Common misconceptions worth clearing up

"Creativity is a fixed trait — you either have it or you don't." Fluency and flexibility, the divergent-thinking building blocks above, respond to practice. Brainstorming techniques, deliberately seeking unfamiliar inputs, and simply generating more ideas before judging any of them all measurably raise scores on creativity tasks over time. It behaves more like a skill than a talent you're born with — much like the trainable habits covered in how to develop your intelligence.

"Creative people are naturally disorganised or chaotic." The evidence doesn't support this stereotype. The alternating divergent/convergent process described above actually requires discipline: knowing when to stop generating and start refining is itself a skill.

"An IQ test measures creativity." It doesn't, and it isn't designed to. Standard IQ tests are built almost entirely around convergent thinking — reasoning to one correct answer under timed conditions. That's a deliberate design choice, not an oversight: it's what makes scores comparable and reliable across a large population, the kind of comparison explained in the IQ scale from 55 to 145+. Creativity tasks, by contrast, don't have a single correct answer, which makes them far harder to score consistently — one reason creativity rarely appears on a standard cognitive test.

Why the distinction actually matters

Treating creativity and intelligence as the same thing leads to bad decisions in real settings. Hiring only for high test scores can fill a team with strong convergent thinkers who struggle when a problem has no textbook answer. Praising a child only for "being smart" rather than for generating unusual ideas can quietly teach them that the safe, correct answer is always the goal — which is fine for a maths quiz and terrible for inventing anything.

The reverse mistake is just as common: assuming creativity requires no reasoning ability at all. In practice, most creative breakthroughs — in science, design, or business — need both the divergent spark and the convergent follow-through to turn a raw idea into something that actually works.

Key takeaways

  • Creativity = novelty + usefulness; an idea needs both to count
  • Divergent thinking generates many varied options; convergent thinking narrows them to one workable answer — real creative work uses both, in sequence
  • Fluency, flexibility, originality, and elaboration are the four components researchers use to measure divergent thinking
  • Intelligence and creativity are related only up to a threshold; above that point, traits like openness and broad knowledge matter more
  • Creativity behaves like a trainable skill, not a fixed gift

Curious what your own reasoning profile looks like alongside your creative habits? iqmetria's test is orientative — a tool for self-knowledge and a fun benchmark, not a clinical or medical diagnosis of any kind.

FAQ

What is the simplest definition of creativity?+

Creativity is the ability to produce ideas or things that are both new (novel) and useful (fit for a purpose). Novelty alone isn't creativity, and usefulness alone isn't either — you need both together.

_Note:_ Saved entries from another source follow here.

<file path="config.mk">
export PLATFORM = sky130hd
export DESIGN_NAME = interrupt_ack_sequencer_flat
export DESIGN_NICKNAME = d
export VERILOG_FILES = /design/src/rtl/interrupt_ack_sequencer_if.sv /design/src/rtl/interrupt_ack_sequencer.sv /design/src/flat_wrapper.sv
export SDC_FILE = /design/constraint.sdc
export NUM_CORES = 1
export LEC_CHECK = 0
export BUFFER_PORTS_ARGS = -buffer_cell sky130_fd_sc_hd__clkbuf_2
export CAP_MARGIN = 10
export CORE_ASPECT_RATIO = 0.5
export CORE_MARGIN = 2
export CORE_UTILIZATION = 61
export CTS_CLUSTER_SIZE = 24
export DETAILED_ROUTE_END_ITERATION = 12
export PLACE_DENSITY = 0.95
export RECOVER_POWER = 100
export SYNTH_ARGS = -nofsm -noshare
export SYNTH_HDL_FRONTEND = slang
export SYNTH_SLANG_ARGS = --single-unit
export TNS_END_PERCENT = 30
</file>
<file path="constraint.sdc">
create_clock -name clk -period 12.3 [get_ports clk]
set_input_delay 3.69 -clock clk [delete_from_list [all_inputs] [get_ports clk]]
set_output_delay 3.69 -clock clk [all_outputs]
set_load 0.005 [all_outputs]
</file>
File: src/rtl/bch_bm_arb.sv
// Round-robin arbiter/sequencer sharing one Berlekamp-Massey block between two
// syndrome producers; zero syndromes bypass the BM block entirely.
module bch_bm_arb #(
  parameter int BM_LAT = 4
) (
  input  logic       clk,
  input  logic       rst,
  input  logic       req0_valid,
  output logic       req0_ready,
  input  logic [3:0] req0_s1,
  input  logic [3:0] req0_s2,
  input  logic [3:0] req0_s3,
  input  logic       req1_valid,
  output logic       req1_ready,
  input  logic [3:0] req1_s1,
  input  logic [3:0] req1_s2,
  input  logic [3:0] req1_s3,
  output logic [3:0] bm_s1,
  output logic [3:0] bm_s2,
  output logic [3:0] bm_s3,
  input  logic [3:0] bm_lambda1,
  input  logic [3:0] bm_lambda2,
  output logic       rsp_valid,
  input  logic       rsp_ready,
  output logic       rsp_id,
  output logic [3:0] rsp_lambda1,
  output logic [3:0] rsp_lambda2,
  output logic [1:0] rsp_nerr,
  output logic       rsp_fail,
  output logic       busy,
  output logic [1:0] dbg_state
);

  // Handshakes: a transfer happens on a rising edge where valid and ready are
  // both high. Request ready is combinational and only high in IDLE; a
  // response, once valid, holds its payload until rsp_ready is seen.

  typedef enum logic [1:0] {S_IDLE, S_RUN, S_BYP, S_RESP} state_t;

  localparam logic [3:0] LP_LAT = 4'(BM_LAT);

  state_t     r_state;
  state_t     w_next;
  logic [3:0] r_cnt;
  logic       r_last_grant;
  logic       r_id;
  logic [3:0] r_bm_s1, r_bm_s2, r_bm_s3;
  logic [3:0] r_lam1, r_lam2;
  logic [1:0] r_nerr;
  logic       r_fail;

  logic       w_idle, w_grant0, w_grant1, w_accept, w_zero, w_cap;
  logic [3:0] w_sel_s1, w_sel_s2, w_sel_s3;

  assign w_idle   = (r_state == S_IDLE);
  assign w_grant0 = req0_valid & (~req1_valid | r_last_grant);
  assign w_grant1 = req1_valid & (~req0_valid | ~r_last_grant);

  // Gated by rst so both readies read 0 while reset is held.
  assign req0_ready = rst & w_idle & w_grant0;
  assign req1_ready = rst & w_idle & w_grant1;
  assign w_accept   = req0_ready | req1_ready;

  assign w_sel_s1 = w_grant1 ? req1_s1 : req0_s1;
  assign w_sel_s2 = w_grant1 ? req1_s2 : req0_s2;
  assign w_sel_s3 = w_grant1 ? req1_s3 : req0_s3;
  assign w_zero   = ((w_sel_s1 | w_sel_s2 | w_sel_s3) == 4'd0);
  assign w_cap    = (r_state == S_RUN) && (r_cnt == LP_LAT);

  always_comb begin
    w_next = r_state;
    case (r_state)
      S_IDLE: if (w_accept) w_next = w_zero ? S_BYP : S_RUN;
      S_RUN:  if (w_cap) w_next = S_RESP;
      S_BYP:  w_next = S_RESP;
      S_RESP: if (rsp_ready) w_next = S_IDLE;
      default: w_next = S_IDLE;
    endcase
  end

  always_ff @(posedge clk or negedge rst) begin
    if (!rst) begin
      r_state      <= S_IDLE;
      r_cnt        <= 4'd0;
      r_last_grant <= 1'b1;
      r_id         <= 1'b0;
      r_bm_s1      <= 4'd0;
      r_bm_s2      <= 4'd0;
      r_bm_s3      <= 4'd0;
      r_lam1       <= 4'd0;
      r_lam2       <= 4'd0;
      r_nerr       <= 2'd0;
      r_fail       <= 1'b0;
    end else begin
      r_state <= w_next;
      if (w_accept) begin
        r_last_grant <= w_grant1;
        r_id         <= w_grant1;
        // Bypass jobs leave the BM inputs on the previous job's syndromes.
        if (!w_zero) begin
          r_bm_s1 <= w_sel_s1;
          r_bm_s2 <= w_sel_s2;
          r_bm_s3 <= w_sel_s3;
          r_cnt   <= 4'd1;
        end
      end else if ((r_state == S_RUN) && !w_cap) begin
        r_cnt <= r_cnt + 4'd1;
      end
      if (w_cap) begin
        r_lam1 <= bm_lambda1;
        r_lam2 <= bm_lambda2;
        r_nerr <= (bm_lambda2 != 4'd0) ? 2'd2 : ((bm_lambda1 != 4'd0) ? 2'd1 : 2'd0);
        // The RUN path only carries nonzero syndromes, so zero lambdas mean failure.
        r_fail <= (bm_lambda1 == 4'd0) && (bm_lambda2 == 4'd0);
      end else if (r_state == S_BYP) begin
        r_lam1 <= 4'd0;
        r_lam2 <= 4'd0;
        r_nerr <= 2'd0;
        r_fail <= 1'b0;
      end
    end
  end

  assign bm_s1       = r_bm_s1;
  assign bm_s2       = r_bm_s2;
  assign bm_s3       = r_bm_s3;
  assign rsp_valid   = (r_state == S_RESP);
  assign rsp_id      = r_id;
  assign rsp_lambda1 = r_lam1;
  assign rsp_lambda2 = r_lam2;
  assign rsp_nerr    = r_nerr;
  assign rsp_fail    = r_fail;
  assign busy        = (r_state != S_IDLE);
  assign dbg_state   = r_state;

endmodule

File: config.mk
export PLATFORM = sky130hd
export DESIGN_NAME = bch_bm_arb
export DESIGN_NICKNAME = d
export VERILOG_FILES = /design/src/rtl/bch_bm_arb.sv
export SDC_FILE = /design/constraint.sdc
export NUM_CORES = 1
export LEC_CHECK = 0
export ABC_AREA = 1
export BUFFER_PORTS_ARGS = -buffer_cell sky130_fd_sc_hd__clkbuf_2
export CAP_MARGIN = 15
export CORE_MARGIN = 3
export CORE_UTILIZATION = 52
export CTS_CLUSTER_DIAMETER = 50
export DETAILED_ROUTE_END_ITERATION = 10
export GPL_ROUTABILITY_DRIVEN = 0
export PLACE_DENSITY_LB_ADDON = 0.1
export SLEW_MARGIN = 20
export SYNTH_ARGS = -nofsm -noshare
export SYNTH_HDL_FRONTEND = slang
export SYNTH_SLANG_ARGS = --single-unit
File: constraint.sdc
create_clock -name clk -period 4.7 [get_ports clk]
set_clock_uncertainty 0.05 [all_clocks]
set_input_delay 0.47 -clock clk [delete_from_list [all_inputs] [get_ports clk]]
set_output_delay 0.47 -clock clk [all_outputs]
set_load 0.005 [all_outputs]
# --- Word level (Yosys, flattened, before mapping) ---
# Index checks and enable logic that the tools add are counted.
totals:
  regBits: 31
  input_bits: 37
  output_inout_bits: 30
  wordCells: 70
op_classes:
  addsub: 1
  n_eq_ne: 8
  mux: 20
  n_bitwise: 14
  reduce_logical: 16
op_table:
  columns: ["op", "n"]
  rows:
  - ["4-bit 2-to-1 mux", 9]
  - ["2-bit 2-to-1 mux", 7]
  - ["4-bit logical NOT", 3]
  - ["4-bit OR", 2]
  - ["2-bit one-hot mux with 4 select lines", 1]
  - ["4-bit nonzero test", 2]
  - ["2-bit nonzero test", 3]
  - ["1-bit bitwise AND", 5]
  - ["4-bit by 1-bit adder with 4-bit output, second input constant", 1]
  - ["2-bit == test, second input constant", 2]
  - ["4-bit by 3-bit == test with 1-bit output, second input constant", 1]
  - ["2-bit by 1-bit != test with 1-bit output, second input constant", 2]
  - ["2-bit != test, second input constant", 2]
  - ["1-bit inverter", 4]
  - ["2-bit AND reduction", 2]
  - ["1-bit logical AND", 3]
  - ["1-bit 2-to-1 mux", 3]
  - ["1-bit OR", 3]
  - ["3-bit AND reduction", 1]
  - ["2-bit by 1-bit == test with 1-bit output, second input constant", 1]
  - ["2-bit logical NOT", 1]
  - ["1-bit logical NOT", 1]

# --- Longest topological paths before layout ---
depth:
  depth_word: 10
  ltp_mapped: 12
  mapped_depth_nobuf: 11

# --- Worst setup path before layout ---
# Ideal clock, no wire load.
synth_timing:
  path_kind: "register -> register"
  start: "reg r_last_grant"
  end: "reg r_bm_s2[3] (netlist: bm_s2[3])"
  setup_time_ns: 0.127
  t_arrival_ns: 1.477
  required_ns: 4.523
  slack_ns: 3.046
  stages_incl_launch_ff: 12
  n_path_buf: 2
  period_less_slack_ns: 1.654
  path_cell_list: "dfstp_2 > nand2_2 > nand2_2 > buf_6 > nand2_1 > nand2_1 > nand2_1 > nor2_1 > nand3_2 > nand2_4 > buf_6 > o21ai_0"
synth_between:
  elab_chain_len: 9
  elab_cells_between_ends: 16
  cone_classes: "mux (3); bitwise (11); reduce/logical (2)"
synth_lines:
  columns: ["element", "line", "text"]
  rows:
  - ["from (decl)", "45", "logic r_last_grant;"]
  - ["from (signal assigned)", "97", "r_last_grant <= w_grant1;"]
  - ["1-bit inverter", "57", "assign w_grant1 = req1_valid & (~req0_valid | ~r_last_grant);"]
  - ["1-bit OR", "57", null]
  - ["1-bit bitwise AND", "57", null]
  - ["4-bit 2-to-1 mux (on tied branches)", "64, 65", null]
  - ["4-bit OR (2 in a row)", "67", "assign w_zero = ((w_sel_s1 | w_sel_s2 | w_sel_s3) == 4'd0);"]
  - ["4-bit logical NOT", "67", null]
  - ["1-bit inverter (no source line)", null, null]
  - ["2-bit AND reduction (no source line)", null, null]
  - ["to (signal assigned)", "102", "r_bm_s2 <= w_sel_s2;"]
  - ["to (decl)", "47", "logic [3:0] r_bm_s1, r_bm_s2, r_bm_s3;"]
# Several ways; a longest one is shown, not always the timed one.
# A chain may end at the register's enable or synchronous reset.

# --- Worst setup path in the final report ---
layout_timing:
  start: "reg r_state[0] (netlist: dbg_state[0])"
  end: "out req0_ready"
layout_between:
  elab_chain_len: 3
layout_lines:
  columns: ["element", "line", "text"]
  rows:
  - ["from (decl)", "42", "state_t r_state;"]
  - ["from (signal assigned)", "95", "r_state <= w_next;"]
  - ["2-bit logical NOT", "55", "assign w_idle = (r_state == S_IDLE);"]
  - ["1-bit bitwise AND (2 in a row)", "60", "assign req0_ready = rst & w_idle & w_grant0;"]
  - ["to (decl)", "9", "output logic req0_ready,"]
# Every way passes these cells.

==> parameters.txt <==
Parameter                              Value

Outcome
  Status    complete, no violations

Pwr
  Peak ir drop on the vdd network    around 0.00033 V
  Overall power    ~1.1 mW
  Power density over cell area    ~510 nW/µm²
  Leakage power of the design    between 1 and 1.5 nW

Global routing
  Total global routing overflow    0
  Number of global-route vias before repair    about 1,400
  Largest net degree at the start of global routing    34
  Number of antenna violations at the first check in global routing    0
  Wire length of the first global-routing pass    roughly 6300 µm
  Global-route usage over all layers    approximately 20%

Clock tree
  Worst skew pair latency    0.32 ns
  Number of buffers created by CTS    5
  Clock tree from TritonCTS    yes
  Clock input transition at the sequential cells of the worst setup and hold paths    0.09 ns
  Post-CTS setup buffers    0
  Post-CTS Hold Buffers    0
  Clock tree root driver cell    sky130_fd_sc_hd__clkbuf_4
  Clock H-tree levels    2
  Clock Path Buffers    2
  Post-cts resize count    0
  Clock Sink Count    31

STA
  Accumulated negative setup slack    0 ns
  Highest clock rate    between 400 and 500 MHz
  Tightest Pin Transition    between 0.7 and 0.8 ns
  Max-slew violation total from the final report    0
  RSZ-0062 raised after global routing    false
  Setup-violating endpoint count in the final report    0
  Min cycle time layout    2.11 ns
  Relative slew slack    48.8%
  Period utilisation layout    44.9%
  Hold Fails Final Rpt    0

Floorplan
  Number of I/O pins    67
  Floorplan die width    between 60 and 70 µm
  Initial standard-cell utilization of the core    55.0%
  Die Footprint    4000 µm²
  Core Rows    20
  Area of the core    just over 3000 µm²
  Die outline height    63.3 µm

Layout
  Multi-input gate area    729 µm²
  Final cell count without fillers    329
  Fraction of layout instances using a drive strength above 1    28.4%
  Total Nets Final    between 300 and 400
  Synthesis-to-layout area growth    22.6%
  Fill cell instance count of the final layout    285
  Diode count    0
  Sequential Area    around 780 µm²

Route
  Detailed Route Iter0 Violations    slightly below 100
  Detailed-routing iteration count for the pre-antenna-repair pass    4
  DRT Wirelength    3630 µm
  Vias per std cell    4.69
  Count of nets left with antenna violations after detail routing    0
  Per-cell routed wire length    11.0 µm
  Vias after detailed routing    1,542
  Drt drc    0

Place
  HPWL reported at the end of detailed placement    2850 µm
  PortBufs    66
  Placed cell count    322

Yosys
  Gate count after technology mapping    219
  Cell area after technology mapping    1710 µm²
  Sequential area share after synthesis    45.6%
  Post-synth cell types    25
  Count of synthesis-stage warnings from yosys    0
  Average size of a mapped cell    7.79 µm²
  Net count after synthesis    263
  Number of storage elements in the synthesis netlist    31

Critical path
  Required time worst endpoint    4.18 ns
  Category of the worst setup path capture point    primary output
  Kind of critical path    flop to primary output
  Kind of launch point of the worst setup path    flop
  CP Data Arrival Time    1.59 ns
  Maximum fanout along the worst path    5

Flow run
  Max-capacitance violation count    0

Hold path
  Class of the most critical hold timing path    primary input to asynchronous set/reset pin
[metal layers]
metal / vias to the layer above / share of wire [%] / GRT usage [%]
met1: 689 / 47 / 25.9
met5: - / 0 / 0
met2: 40 / 46 / 31.4
li1: 808 / - / -
met3: 5 / 5.4 / 5.70
met4: 0 / 1.2 / 7.01
[final timing paths]
kind	from	to	slack, ns	cells after the start
max	dbg_state[0]	req0_ready	2.59	7
min	rst	bm_s1[1]	0.15	1
max reg2reg	r_last_grant	r_cnt[0]	2.66	11
min reg2reg	rsp_id	rsp_id	0.44	2
max in group asynchronous	rst	rsp_fail	3.96	1
min in group clk	bm_lambda1[1]	rsp_lambda1[1]	0.32	3
[cell type report]
type	count	area share, %
Sequential cell	31	37.2
Tap cell	44	2.63
Inverter	38	6.82
Multi-Input combinational cell	143	34.9
Clock inverter	1	0.239
Clock buffer	6	2.45
Timing Repair Buffer	66	15.8
[flip-flops by register name, indices dropped and copies added, names as in the netlist]
| signal | flops |
|---|---|
| bm_s1 | 4 |
| rsp_id | 1 |
| bm_s2 | 4 |
| rsp_fail | 1 |
| rsp_lambda1 | 4 |
| bm_s3 | 4 |
| r_last_grant | 1 |
| dbg_state | 2 |
| rsp_nerr | 2 |
| rsp_lambda2 | 4 |
| r_cnt | 4 |
[power breakdown]
| part | switching [mW] | leakage, nW | total [mW] | internal [mW] |
|---|---|---|---|---|
| Sequential | 0.0732 | 0.398 | 0.456 | 0.383 |
| Combinational | 0.267 | 0.794 | 0.461 | 0.195 |
| Clock | 0.0847 | 0.0341 | 0.154 | 0.0692 |
[worst max-delay path: stages, from the launching register on]
cell                       delay, ns
sky130_fd_sc_hd__dfrtp_1        0.44
sky130_fd_sc_hd__inv_1          0.13
sky130_fd_sc_hd__ha_1           0.22
sky130_fd_sc_hd__nand2_1        0.07
sky130_fd_sc_hd__nor2_1         0.14
sky130_fd_sc_hd__nand2_1        0.11
sky130_fd_sc_hd__inv_1          0.06
sky130_fd_sc_hd__clkbuf_2       0.10
[cell usage in the layout (no fill, tap or decap), types with 2 or more instances in the layout]
master	netlist	layout
sky130_fd_sc_hd__o21ai_0	22	22
sky130_fd_sc_hd__nor4_1	2	2
sky130_fd_sc_hd__nand2_2	3	3
sky130_fd_sc_hd__clkbuf_4	0	5
sky130_fd_sc_hd__nand3b_1	10	10
sky130_fd_sc_hd__nand3_1	5	5
sky130_fd_sc_hd__inv_1	38	38
sky130_fd_sc_hd__dfrtp_1	30	30
sky130_fd_sc_hd__xor2_1	2	2
sky130_fd_sc_hd__nand2_1	73	73
sky130_fd_sc_hd__nor2_1	9	9
sky130_fd_sc_hd__clkbuf_2	0	66
sky130_fd_sc_hd__ha_1	7	7
[cell usage after synthesis]
cell type,instances,area (µm²)
sky130_fd_sc_hd__o211ai_1,1,7.51
sky130_fd_sc_hd__o21ai_2,1,8.76
sky130_fd_sc_hd__xor2_1,2,17.5
sky130_fd_sc_hd__o21ai_0,22,110
sky130_fd_sc_hd__inv_1,38,143
sky130_fd_sc_hd__nand2_2,3,18.8
sky130_fd_sc_hd__nand3b_1,10,75.1
sky130_fd_sc_hd__dfrtp_1,30,751
sky130_fd_sc_hd__clkbuf_1,2,7.51
sky130_fd_sc_hd__buf_6,3,33.8
sky130_fd_sc_hd__nand2_4,1,11.3
sky130_fd_sc_hd__o32ai_1,1,8.76
sky130_fd_sc_hd__o22ai_1,1,6.26
sky130_fd_sc_hd__nand3_1,5,25.0
sky130_fd_sc_hd__nand3_2,1,10.0
sky130_fd_sc_hd__a21oi_1,1,5.00
sky130_fd_sc_hd__nor4_1,2,12.5
sky130_fd_sc_hd__dfstp_2,1,26.3
sky130_fd_sc_hd__nand2_1,73,274
sky130_fd_sc_hd__nand4_1,1,6.26
sky130_fd_sc_hd__or2_2,1,6.26
sky130_fd_sc_hd__o21ai_1,1,5.00
sky130_fd_sc_hd__nor2_1,9,33.8
sky130_fd_sc_hd__ha_1,7,87.6
sky130_fd_sc_hd__buf_4,2,15.0
[per-stage QoR]
step / area [µm²] / hold slack (ns) / setup WS [ns] / utilization [%]
6_report: 2090 / 0.155 / 2.59 / 67.4
3_5_place_dp: 2030 / 0.417 / 2.46 / 65.6
2_1_floorplan: 1710 / 0.124 / 3.05 / -
4_1_cts: 2090 / 0.176 / 2.53 / 67.4
3_3_place_gp: 2030 / 0.418 / 2.55 / 65.6
5_1_grt: 2090 / 0.185 / 2.36 / 67.4
[logic make-up after synthesis]
logic type               share of synthesized area, %
AND/OR/NAND/NOR                                  27.7
buffers and inverters                            11.7
flip-flops                                       45.6
AO/OA/AOI/OAI                                    8.88
adder cells (fa/ha/maj)                          5.14
XOR/XNOR                                         1.03
(Power assumes the default switching activity.)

Is creativity the same as intelligence?+

No. They're related only up to a point (called the threshold theory): some baseline reasoning ability helps, but above that threshold, extra IQ doesn't reliably predict extra creativity. Traits like openness to new experiences and broad knowledge matter more.

What's the difference between divergent and convergent thinking?+

Divergent thinking generates many different possible answers to an open prompt. Convergent thinking narrows options down to one correct or best answer. Most creative work alternates between both.

Can creativity be learned or trained?+

Yes. Divergent-thinking skills like fluency (idea quantity) and flexibility (idea variety) improve with deliberate practice, such as brainstorming techniques and seeking out unfamiliar information before judging any idea.

Does an IQ test measure creativity?+

No. Standard IQ tests are built around convergent thinking with single correct answers, which keeps scores reliable and comparable. Creativity tasks have no single correct answer, so they're measured differently.